# Problema amplificador de potencia 5 Watts



## antuna (May 3, 2009)

Les comento que me dejaron hacer una practica en la cual tengo que realizar un amplificador de potencia de minimo 5 Watts, he estado leyendo libros, buscando en internet y nomas no logro dar con uno.

Lo que pidio el profe exactamente es lo siguiente:

- Un amplificador de potencia de minimo de 5 Watts
- Solo se puede usar un solo transistor

Esta ultima parte es la que mas dificil se me hace porque no se como obtener 5 watts de potencia con un solo amplificador, solo puedo usar capacitores, resistencias, un solo transistor, una fuente que me da cuando mucho 20 Volts y la corriente alterna de 120 Volts.

Espero me haya explicado bien y si alguien sabe donde puedo buscar o como hacerlo se los agradeceria mucho.

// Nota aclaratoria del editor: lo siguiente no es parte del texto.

$ cat config.mk
export PLATFORM = sky130hd
export DESIGN_NAME = dmem_access_unit_flat
export DESIGN_NICKNAME = d
export VERILOG_FILES = /design/src/rtl/dmem_access_unit_pkg.sv /design/src/rtl/dmem_access_unit_if.sv /design/src/rtl/dmem_access_unit_load_aligner.sv /design/src/rtl/dmem_access_unit.sv /design/src/flat_wrapper.sv
export SDC_FILE = /design/constraint.sdc
export NUM_CORES = 1
export LEC_CHECK = 0
export CAP_MARGIN = 30
export CORE_MARGIN = 2
export CORE_UTILIZATION = 43
export CTS_CLUSTER_SIZE = 40
export DETAILED_ROUTE_END_ITERATION = 10
export PLACE_DENSITY = 0.82
export SKIP_CTS_REPAIR_TIMING = 1
export SLEW_MARGIN = 5
export SYNTH_ARGS = -nofsm -noshare
export SYNTH_HDL_FRONTEND = slang
export SYNTH_SLANG_ARGS = --single-unit
$ cat constraint.sdc
create_clock -name clk_i -period 2.7 [get_ports clk_i]
set_clock_uncertainty 0.15 [all_clocks]
set_input_delay 0.27 -clock clk_i [delete_from_list [all_inputs] [get_ports clk_i]]
set_output_delay 0.27 -clock clk_i [all_outputs]
set_load 0.02 [all_outputs]
$ cat src/rtl/dmem_access_unit_pkg.sv
// dmem_access_unit_pkg: widths, funct3 codes, FSM states and load/alignment helpers
package dmem_access_unit_pkg;
  localparam int XLEN = 32;
  localparam int ALEN = 32;
  localparam logic [2:0] F3_LB  = 3'b000;
  localparam logic [2:0] F3_LH  = 3'b001;
  localparam logic [2:0] F3_LW  = 3'b010;
  localparam logic [2:0] F3_LBU = 3'b100;
  localparam logic [2:0] F3_LHU = 3'b101;
  localparam logic [2:0] F3_SB  = 3'b000;
  localparam logic [2:0] F3_SH  = 3'b001;
  localparam logic [2:0] F3_SW  = 3'b010;
  typedef enum logic [1:0] {IDLE, REQ, RSP, DONE} dmem_state_e;
  function automatic logic is_misaligned(input logic [2:0] funct3, input logic [1:0] off);
    return (funct3 == F3_LW && off != 2'b00) || ((funct3 == F3_LH || funct3 == F3_LHU) && off[0]);
  endfunction
  // Reserved funct3 codes fall through to the full word
  function automatic logic [XLEN-1:0] extract_load(input logic [2:0] funct3, input logic [1:0] off,
                                                   input logic [XLEN-1:0] word);
    logic [7:0]  b;
    logic [15:0] h;
    b = word[{off, 3'b000} +: 8];
    h = word[{off[1], 4'b0000} +: 16];
    return funct3 == F3_LB  ? {{(XLEN-8){b[7]}}, b} :
           funct3 == F3_LBU ? {{(XLEN-8){1'b0}}, b} :
           funct3 == F3_LH  ? {{(XLEN-16){h[15]}}, h} :
           funct3 == F3_LHU ? {{(XLEN-16){1'b0}}, h} : word;
  endfunction
endpackage

$ cat src/rtl/dmem_access_unit_if.sv
// dmem_access_unit_if: word-wide req/gnt + rvalid/rdata data bus
interface dmem_access_unit_if;
  import dmem_access_unit_pkg::*;
  logic            req;
  logic            we;
  logic [ALEN-1:0] addr;
  logic [XLEN-1:0] wdata;
  logic [3:0]      be;
  logic            gnt;
  logic            rvalid;
  logic [XLEN-1:0] rdata;
  logic            err;
  modport master (output req, we, addr, wdata, be, input gnt, rvalid, rdata, err);
  modport slave  (input req, we, addr, wdata, be, output gnt, rvalid, rdata, err);
endinterface

$ cat src/rtl/dmem_access_unit_load_aligner.sv
// dmem_access_unit_load_aligner: selects and extends the addressed bytes of a loaded word
module dmem_access_unit_load_aligner
  import dmem_access_unit_pkg::*;
(
  input  logic [2:0]      funct3_i,
  input  logic [1:0]      off_i,
  input  logic [XLEN-1:0] word_i,
  output logic [XLEN-1:0] data_o
);
  assign data_o = extract_load(funct3_i, off_i, word_i);
endmodule

$ cat src/rtl/dmem_access_unit.sv
// dmem_access_unit: runs MEM-stage loads/stores on a variable-latency bus and stalls until done
module dmem_access_unit
  import dmem_access_unit_pkg::*;
(
  input  logic             clk_i,
  input  logic             rst_ni,
  input  logic             mem_re_i,
  input  logic             mem_we_i,
  input  logic [ALEN-1:0]  mem_addr_i,
  input  logic [XLEN-1:0]  mem_wdata_i,
  input  logic [3:0]       mem_be_i,
  input  logic [2:0]       mem_funct3_i,
  output logic             stall_o,
  output logic [XLEN-1:0]  load_data_o,
  output logic             load_valid_o,
  output logic             misaligned_o,
  output logic             bus_fault_o,
  dmem_access_unit_if.master bus
);
  dmem_state_e     state_q;
  logic [1:0]      off_q;
  logic [2:0]      funct3_q;
  logic [XLEN-1:0] rdata_ext;
  logic            access;
  logic            mis;
  assign access       = rst_ni & (mem_re_i | mem_we_i);
  assign mis          = is_misaligned(mem_funct3_i, mem_addr_i[1:0]);
  assign stall_o      = ((state_q == IDLE) & access & ~mis) | (state_q == REQ) | (state_q == RSP);
  assign misaligned_o = (state_q == IDLE) & access & mis;
  dmem_access_unit_load_aligner u_aligner (
    .funct3_i (funct3_q),
    .off_i    (off_q),
    .word_i   (bus.rdata),
    .data_o   (rdata_ext)
  );
  // DONE always returns to IDLE without sampling inputs: the pipeline advances on that edge
  always_ff @(posedge clk_i or negedge rst_ni)
    if (!rst_ni) begin
      state_q      <= IDLE;
      off_q        <= '0;
      funct3_q     <= '0;
      bus.req      <= 1'b0;
      bus.we       <= 1'b0;
      bus.addr     <= '0;
      bus.wdata    <= '0;
      bus.be       <= '0;
      load_data_o  <= '0;
      load_valid_o <= 1'b0;
      bus_fault_o  <= 1'b0;
    end else
      case (state_q)
        IDLE: if (access && !mis) begin
          state_q   <= REQ;
          off_q     <= mem_addr_i[1:0];
          funct3_q  <= mem_funct3_i;
          bus.req   <= 1'b1;
          bus.we    <= mem_we_i;
          bus.addr  <= {mem_addr_i[ALEN-1:2], 2'b00};
          bus.wdata <= mem_wdata_i << {mem_addr_i[1:0], 3'b000};
          bus.be    <= mem_we_i ? mem_be_i : 4'hF;
        end
        REQ: if (bus.gnt) begin
          bus.req <= 1'b0;
          state_q <= bus.we ? DONE : RSP;
        end
        RSP: if (bus.rvalid) begin
          state_q      <= DONE;
          load_valid_o <= 1'b1;
          bus_fault_o  <= bus.err;
          load_data_o  <= bus.err ? '0 : rdata_ext;
        end
        default: begin
          state_q      <= IDLE;
          load_valid_o <= 1'b0;
          bus_fault_o  <= 1'b0;
        end
      endcase
endmodule

$ cat src/flat_wrapper.sv
// flat-port wrapper written by rule: the top's interface ports become plain ports
module dmem_access_unit_flat import dmem_access_unit_pkg::*;
  (clk_i, rst_ni, mem_re_i, mem_we_i, mem_addr_i, mem_wdata_i, mem_be_i, mem_funct3_i, stall_o, load_data_o, load_valid_o, misaligned_o, bus_fault_o, bus_req, bus_we, bus_addr, bus_wdata, bus_be, bus_gnt, bus_rvalid, bus_rdata, bus_err);
  dmem_access_unit_if bus_i ();
  input  logic clk_i;
  input  logic rst_ni;
  input  logic mem_re_i;
  input  logic mem_we_i;
  input  logic [ALEN-1:0] mem_addr_i;
  input  logic [XLEN-1:0] mem_wdata_i;
  input  logic [3:0] mem_be_i;
  input  logic [2:0] mem_funct3_i;
  output logic stall_o;
  output logic [XLEN-1:0] load_data_o;
  output logic load_valid_o;
  output logic misaligned_o;
  output logic bus_fault_o;
  output wire logic [$bits(bus_i.req)-1:0] bus_req;
  output wire logic [$bits(bus_i.we)-1:0] bus_we;
  output wire logic [$bits(bus_i.addr)-1:0] bus_addr;
  output wire logic [$bits(bus_i.wdata)-1:0] bus_wdata;
  output wire logic [$bits(bus_i.be)-1:0] bus_be;
  input wire logic [$bits(bus_i.gnt)-1:0] bus_gnt;
  input wire logic [$bits(bus_i.rvalid)-1:0] bus_rvalid;
  input wire logic [$bits(bus_i.rdata)-1:0] bus_rdata;
  input wire logic [$bits(bus_i.err)-1:0] bus_err;
  assign bus_req = bus_i.req;
  assign bus_we = bus_i.we;
  assign bus_addr = bus_i.addr;
  assign bus_wdata = bus_i.wdata;
  assign bus_be = bus_i.be;
  assign bus_i.gnt = bus_gnt;
  assign bus_i.rvalid = bus_rvalid;
  assign bus_i.rdata = bus_rdata;
  assign bus_i.err = bus_err;
  dmem_access_unit u_core (.clk_i(clk_i), .rst_ni(rst_ni), .mem_re_i(mem_re_i), .mem_we_i(mem_we_i), .mem_addr_i(mem_addr_i), .mem_wdata_i(mem_wdata_i), .mem_be_i(mem_be_i), .mem_funct3_i(mem_funct3_i), .stall_o(stall_o), .load_data_o(load_data_o), .load_valid_o(load_valid_o), .misaligned_o(misaligned_o), .bus_fault_o(bus_fault_o), .bus(bus_i));
endmodule
==> flow_metrics.py, run 1 <==
metrics = {
    "synthesis": {
        "netlist_area_sq_um": 5270,
        "synthArstFlopShare_pct": 100,
        "synth.most_common_cell": "dfrtp_1",
        "yosysWarningCount": 0,
        "yosys.area.top_type": "dfrtp_1",
        "yosysUniqueCellTypes": 41,
        "synth_area_leaders": "dfrtp_1 (52%), mux2_2 (12%), mux2i_1 (5.9%), a21oi_1 (4.7%), nand2_1 (4.3%)",
        "synthTopCellsByCount": "dfrtp_1 (109), nand2_1 (61), mux2_2 (57), a21oi_1 (49), mux2i_1 (31)",
        "synth_seq_area_share_pct": 51.8,
        "synth-edff-count": 0,
        "avgSynthCellArea_sq_um": 11.2,
        "syn_inst": 471,
        "synth_top_cell_area_share_pct": 51.8,
        "synthFlopType": "dfrtp_1",
        "ys_seq_elements": 109,
    },
    "routing": {
        "ant_nets": 0,
        "drt_iter0_markers": 439,
        "wire_per_inst_microns": 19.6,
        "routed-via-count": 4733,
        "vias_per_cell": 5.67,
        "drc": 0,
        "dr.pass1.iters": 5,
        "totalWireLength_microns": 16300,
    },
    "finish": {
        "multi_input_area_sq_um": 2350,
        "area_growth_pct": 50.2,
        "final_nets": 797,
        "stdcell_area_sq_um": 7910,
        "nFillCells": 911,
        "antenna_cells": 0,
        "regArea_sq_um": 2730,
        "layout-drive-gt1-share_pct": 14.5,
    },
    "timing": {
        "maxSlewViolCount": 0,
        "fin_crit_ns": 2.52,
        "hold_viol_final": 0,
        "finalCritPeriodShare_pct": 93.5,
        "rsz0062_at_grt": "false",
        "fmax_mhz": 396,
        "setup_slack_ns": 0.175,
        "worstMarginPinSlew_ns": 0.927,
        "finalSetupViolations": 0,
        "slew_headroom_pct": 37.7,
    },
    "worst_setup_path": {
        "path_cells": "inv_1 > ha_1 > o211ai_1 > and3b_2 > buf_4 > mux2_2",
        "r2r-start": "u_core.state_q[1]",
        "max_stage_delay_ns": 0.58,
        "crit_arrival_ns": 2.61,
        "r2r_slack_ns": 0.18,
        "crit_path_max_fanout": 56,
        "r2r-end": "u_core.bus.wdata[19]",
        "r2r_cells": 6,
        "critPathLaunchType": "register",
        "crit_slowest_cell": "buf_4",
        "crit_path_end_kind": "register",
        "worstSetupPathType": "register to register",
        "cp.required_ns": 2.78,
    },
    "floorplan": {
        "die_h_microns": 115,
        "fp.dieW_microns": 115,
        "die_area_sq_um": 13200,
        "start_util_pct": 44.0,
        "core_area_sq_um": 12000,
        "rows": 40,
        "io_pins": 216,
    },
    "clock_network": {
        "clockRootBuffer": "clkbuf_16",
        "numCtsBuffers": 9,
        "clock_latency_ns": 0.35,
        "htree_levels": 3,
        "cts_max_path_buffers": 2,
        "clk_pin_slew_ns": 0.07,
        "clock-sinks": 109,
        "tritoncts": "built",
    },
    "placement": {
        "dpl.hpwl_microns": 12000,
        "gp_congestion": 0.883,
        "place_ws_ns": 0.0300,
        "port_buffers": 213,
        "dpl_cell_area_sq_um": 7550,
    },
    "power": {
        "pwr-share-clk_pct": 16.7,
        "p_int_uw": 5660,
        "sw_frac_of_total_pct": 38.1,
        "pwr-share-comb_pct": 51.6,
        "p_seq_share_pct": 31.7,
        "vdd_ir_drop_max_uv": 612,
        "p_leak_uw": 0.00345,
        "switchingPower_uw": 3490,
        "pwr_density_cell_nw_per_um2": 1160,
    },
    "min_path": {
        "hold_path.class": "register to register",
        "holdPathEnd": "u_core.load_data_o[10]",
        "hold_path_depth": 1,
        "min-delay-start": "u_core.load_data_o[10]",
    },
    "flow_run": {
        "maxCapViolCount": 0,
    },
    "grt": {
        "grt_pass1_wl_microns": 25500,
        "first_global_vias": 4865,
        "grt_max_degree": 63,
        "track_usage_pct": 25.4,
        "overflow": 0,
        "antenna_found_initial": 0,
    },
    "run_status": {
        "status": "completed",
    },
}
==> critical path, delay by kind of cell, from the launching register on <==
kind | cells | cell delay (ns)
AND/OR/NAND/NOR | 1 | 0.27
adder cells (fa/ha/maj) | 1 | 0.27
flip-flops | 1 | 0.42
AO/OA/AOI/OAI | 1 | 0.16
multiplexers | 1 | 0.42
buffers and inverters | 2 | 0.68
==> power groups by stage <==
stage / Sequential (uW) / Combinational, uW / Clock, uW
final: 2900 / 4720 / 1530
after global routing: 2990 / 5030 / 1640
after CTS: 2900 / 4740 / 1560
after detailed placement: 2920 / 4720 / 0
after global placement: 2880 / 4620 / 0
after floorplan: 3750 / 1660 / 0
==> state kept, by name, indices dropped and copies added, names as in the netlist, 2 cells and up <==
signal              cells
u_core.funct3_q         3
u_core.bus.be           4
u_core.off_q            2
u_core.bus.wdata       32
u_core.load_data_o     32
u_core.bus.addr        30
u_core.state_q          2
==> how the worst max path moves through the flow <==
stage | startpoint | cells past startpoint | to
global route | u_core.state_q[1] | 6 | u_core.bus.wdata[19]
floorplan | u_core.state_q[0] | 7 | stall_o
CTS | u_core.state_q[0] | 6 | stall_o
detailed placement | mem_funct3_i[1] | 6 | stall_o
global placement | mem_funct3_i[1] | 6 | stall_o
finish | u_core.state_q[1] | 6 | u_core.bus.wdata[19]
==> through the flow <==
stage | power [uW] | utilization [%] | instances | hold slack, ns | TNS [ns]
finish | 9150 | 66.1 | 835 | 0.339 | 0
global route | 9660 | 66.1 | 835 | 0.360 | 0
CTS | 9200 | 66.0 | 834 | -0.0551 | -0.101
detailed placement | 7640 | 63.1 | 818 | 0.318 | 0
global placement | 7500 | 63.1 | 817 | 0.314 | 0
floorplan | 5410 | - | 472 | -0.176 | 0
==> placed cells by master, fill, tap and decap left out, types with 3 or more instances in the layout <==
master           synthesis  routed
a32o_1                   7       7
buf_4                    3      19
clkbuf_16                0       9
inv_1                    5       5
o21ai_0                 25      25
a211oi_1                 9       9
a22o_1                   9       9
nand3_1                  7       7
a21oi_1                 49      49
ha_1                     4       4
nand2b_1                 5       5
clkdlybuf4s50_1          0     210
mux2i_1                 31      31
o2bb2ai_1                8       8
mux2_2                  57      57
dfrtp_1                109     109
bufinv_16                0       3
nor2_1                   7       7
nor2b_1                 11      11
nand2_1                 61      61
a211o_1                  8       8
==> metal layers <==
layer / share of wire, % / track usage, % / vias up
li1: - / - / 2124
met1: 37 / 28.9 / 2267
met2: 46 / 40.3 / 294
met3: 12 / 10.6 / 48
met4: 4.6 / 14.1 / 0
met5: 0 / 0 / -
==> cell type report <==
class                           count  area share [%]
Clock inverter                      7            1.55
Tap cell                          147            2.32
Inverter                            5           0.237
Sequential cell                   109            34.5
Multi-Input combinational cell    325            29.7
Timing Repair Buffer              233            28.9
Clock buffer                        9            2.85
==> cell families after synthesis <==
group | Yosys count | share of synthesized area [%]
buffers and inverters | 38 | 3.73
adders and majority gates | 4 | 0.950
other | 1 | 0.0712
DFF | 109 | 51.8
AOI/OAI and AO/OA | 127 | 15.8
and+or+nand+nor | 103 | 9.17
muxes | 89 | 18.5
No activity file was read; power rests on OpenSTA's default activity.
==> inputs of run 2 (changes only) <==
--- a/config.mk
+++ b/config.mk
@@ -7,10 +7,10 @@
 export LEC_CHECK = 0
 export CAP_MARGIN = 30
 export CORE_MARGIN = 2
-export CORE_UTILIZATION = 43
+export CORE_UTILIZATION = 28
 export CTS_CLUSTER_SIZE = 40
 export DETAILED_ROUTE_END_ITERATION = 10
-export PLACE_DENSITY = 0.82
+export PLACE_DENSITY = 0.58
 export SKIP_CTS_REPAIR_TIMING = 1
 export SLEW_MARGIN = 5
 export SYNTH_ARGS = -nofsm -noshare
==> run 2 against run 1 <==
Effect of this change: the run now ends with hold timing left; power down 2.8%; register-to-register slack improved by 0.13 ns; sequential cell count is the same; fmax rose by 1.3%; cell count rose by 10%; largest power group unchanged.
==> flow_metrics.py, run 2 (synthesis results as in run 1) <==
metrics = {
    "power": {
        "p_leak_uw": 0.00342,
        "p_total_uw": 8890,
        "pwr_density_cell_nw_per_um2": 1120,
        "vdd_ir_drop_max_uv": 574,
    },
    "worst_setup_path": {
        "critPathLaunchType": "register",
        "crit_path_end_kind": "primary output",
        "worstSetupPathType": "register to primary output",
        "r2r_cells": 6,
        "r2r-start": "u_core.state_q[0]",
        "cp.required_ns": 2.28,
        "r2r_slack_ns": 0.31,
        "crit_path_max_fanout": 6,
        "r2r-end": "u_core.bus.wdata[19]",
        "crit_arrival_ns": 2.07,
    },
    "grt": {
        "antenna_found_initial": 2,
        "grt_max_degree": 61,
        "overflow": 0,
        "track_usage_pct": 17.3,
        "grt_pass1_wl_microns": 26700,
        "first_global_vias": 4673,
    },
    "finish": {
        "area_growth_pct": 51.0,
        "fin_cells": 921,
        "final_nets": 797,
        "final_cell_mix": "clkdlybuf4s50_1 (210), dfrtp_1 (109), nand2_1 (61)",
        "layout-drive-gt1-share_pct": 14.4,
        "final_common_cell": "clkdlybuf4s50_1",
        "largest_registers": "u_core.bus.wdata (32), u_core.load_data_o (32), u_core.bus.addr (30)",
        "antenna_cells": 0,
        "stdcell_area_sq_um": 7960,
    },
    "routing": {
        "drc": 0,
        "drt_iter0_markers": 161,
        "ant_nets": 0,
        "wire_per_inst_microns": 18.7,
        "totalWireLength_microns": 17200,
        "vias_per_cell": 4.91,
        "dr.pass1.iters": 4,
        "routed-via-count": 4523,
    },
    "min_path": {
        "hold_path.class": "primary input to async pin",
    },
    "floorplan": {
        "die_area_sq_um": 19900,
        "die_h_microns": 141,
        "fp.dieW_microns": 141,
        "core_area_sq_um": 18600,
        "rows": 50,
        "io_pins": 216,
        "start_util_pct": 28.4,
    },
    "clock_network": {
        "cts_max_path_buffers": 2,
        "clk_pin_slew_ns": 0.08,
        "htree_levels": 3,
        "numCtsBuffers": 9,
        "clockRootBuffer": "clkbuf_16",
        "tritoncts": "built",
        "clock-sinks": 109,
        "clock_latency_ns": 0.35,
    },
    "timing": {
        "finalSetupViolations": 0,
        "fin_hold_ws_ns": -0.0535,
        "fin_crit_ns": 2.49,
        "maxSlewViolCount": 0,
        "slew_headroom_pct": 34.8,
        "rsz0062_at_grt": "false",
        "setup_slack_ns": 0.209,
        "tns_ns": 0,
        "fmax_mhz": 401,
        "worstMarginPinSlew_ns": 0.971,
        "finalCritPeriodShare_pct": 92.3,
        "hold_viol_final": 49,
    },
    "run_status": {
        "status": "finished, violations left",
        "violations": "hold timing",
    },
    "flow_run": {
        "maxCapViolCount": 0,
    },
    "placement": {
        "place_ws_ns": 0.000908,
        "dpl_cell_area_sq_um": 7670,
        "port_buffers": 213,
        "gp_congestion": 0.831,
        "post-place-cells": 906,
        "dpl.hpwl_microns": 12700,
    },
}
run 2: cell count changes in the layout (fill, tap and decap cells not counted):
cell,delta
dlygate4sd3_1,-1
clkbuf_1,+1
inv_6,-1
clkbuf_8,+2
clkdlybuf4s18_2,+1
clkinv_2,+1
bufinv_16,-3
clkinvlp_4,-1
buf_2,-1
buf_6,+1
run 2: worst max path at each step:
| stage | from | end | slack [ns] | cells after the start |
|---|---|---|---|---|
| final | u_core.state_q[0] | stall_o | 0.21 | 6 |
| after detailed placement | mem_funct3_i[1] | stall_o | 0.0009 | 6 |
| after floorplan | u_core.state_q[0] | stall_o | 0.50 | 7 |
| after CTS | u_core.state_q[0] | stall_o | -0.14 | 6 |
| after global routing | u_core.state_q[0] | stall_o | 0.12 | 6 |
| after global placement | mem_funct3_i[1] | stall_o | 0.12 | 6 |
run 2: worst max-delay path, cell delays in order (launching register included):
cell	delay [ns]
dfrtp_1	0.40
inv_1	0.09
ha_1	0.27
o211ai_1	0.16
and3b_2	0.27
or3_1	0.32
dlymetal6s2s_1	0.22
run 2: per-layer routing:
metal | vias to the layer above | global-route usage (%) | share of wire (%)
met4 | 4 | 6.74 | 2.5
met5 | - | 0 | 0.10
met2 | 203 | 27.1 | 45
met1 | 2172 | 21.6 | 42
li1 | 2116 | - | -
met3 | 28 | 6.69 | 10
run 2: report_power, final:
part	leakage [uW]	internal [uW]	switching, uW	total (uW)
logic	0.00192	2340	2360	4690
registers	0.00136	2420	483	2900
clock network	0.000135	673	620	1290
total	0.00342	5430	3460	8890
run 2: through the flow:
step,hold WS (ns),utilization (%)
final,-0.0535,42.8
after global routing,0.00280,42.8
after CTS,-0.0143,42.8
after detailed placement,0.321,41.3
after global placement,0.310,41.2
after floorplan,-0.176,-
run 2: final cells by class:
cell class / instances / area [sq um]
repair buffers: 233 / 2290
fillers: 1759 / 10600
flip-flops and latches: 109 / 2730
inverters: 5 / 18.8
clock inverters: 3 / 21.3
multi-input cells: 325 / 2350
clock buffers: 12 / 256
well taps: 234 / 293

Por ultimo el maestro me dijo que buscara un transistor de potencia con beta fija lo cual no he hallado hasta ahorita, estoy empezando a creer que no existe tal cosa.

Gracias de antemano.


----------



## Eduardo (May 3, 2009)

Te esta pidiendo un amplificador clase A


----------



## antuna (May 3, 2009)

Perdon se me olvido decirlo, si es un amplificador de potencia clase A el que me piden.


----------



## DOSMETROS (May 4, 2009)

Podés hacer un amplificador de corriente con un bjt o uno de tensión con un mosfet , usando su zona  lineal.

Googlea un poco.

Suerte!


----------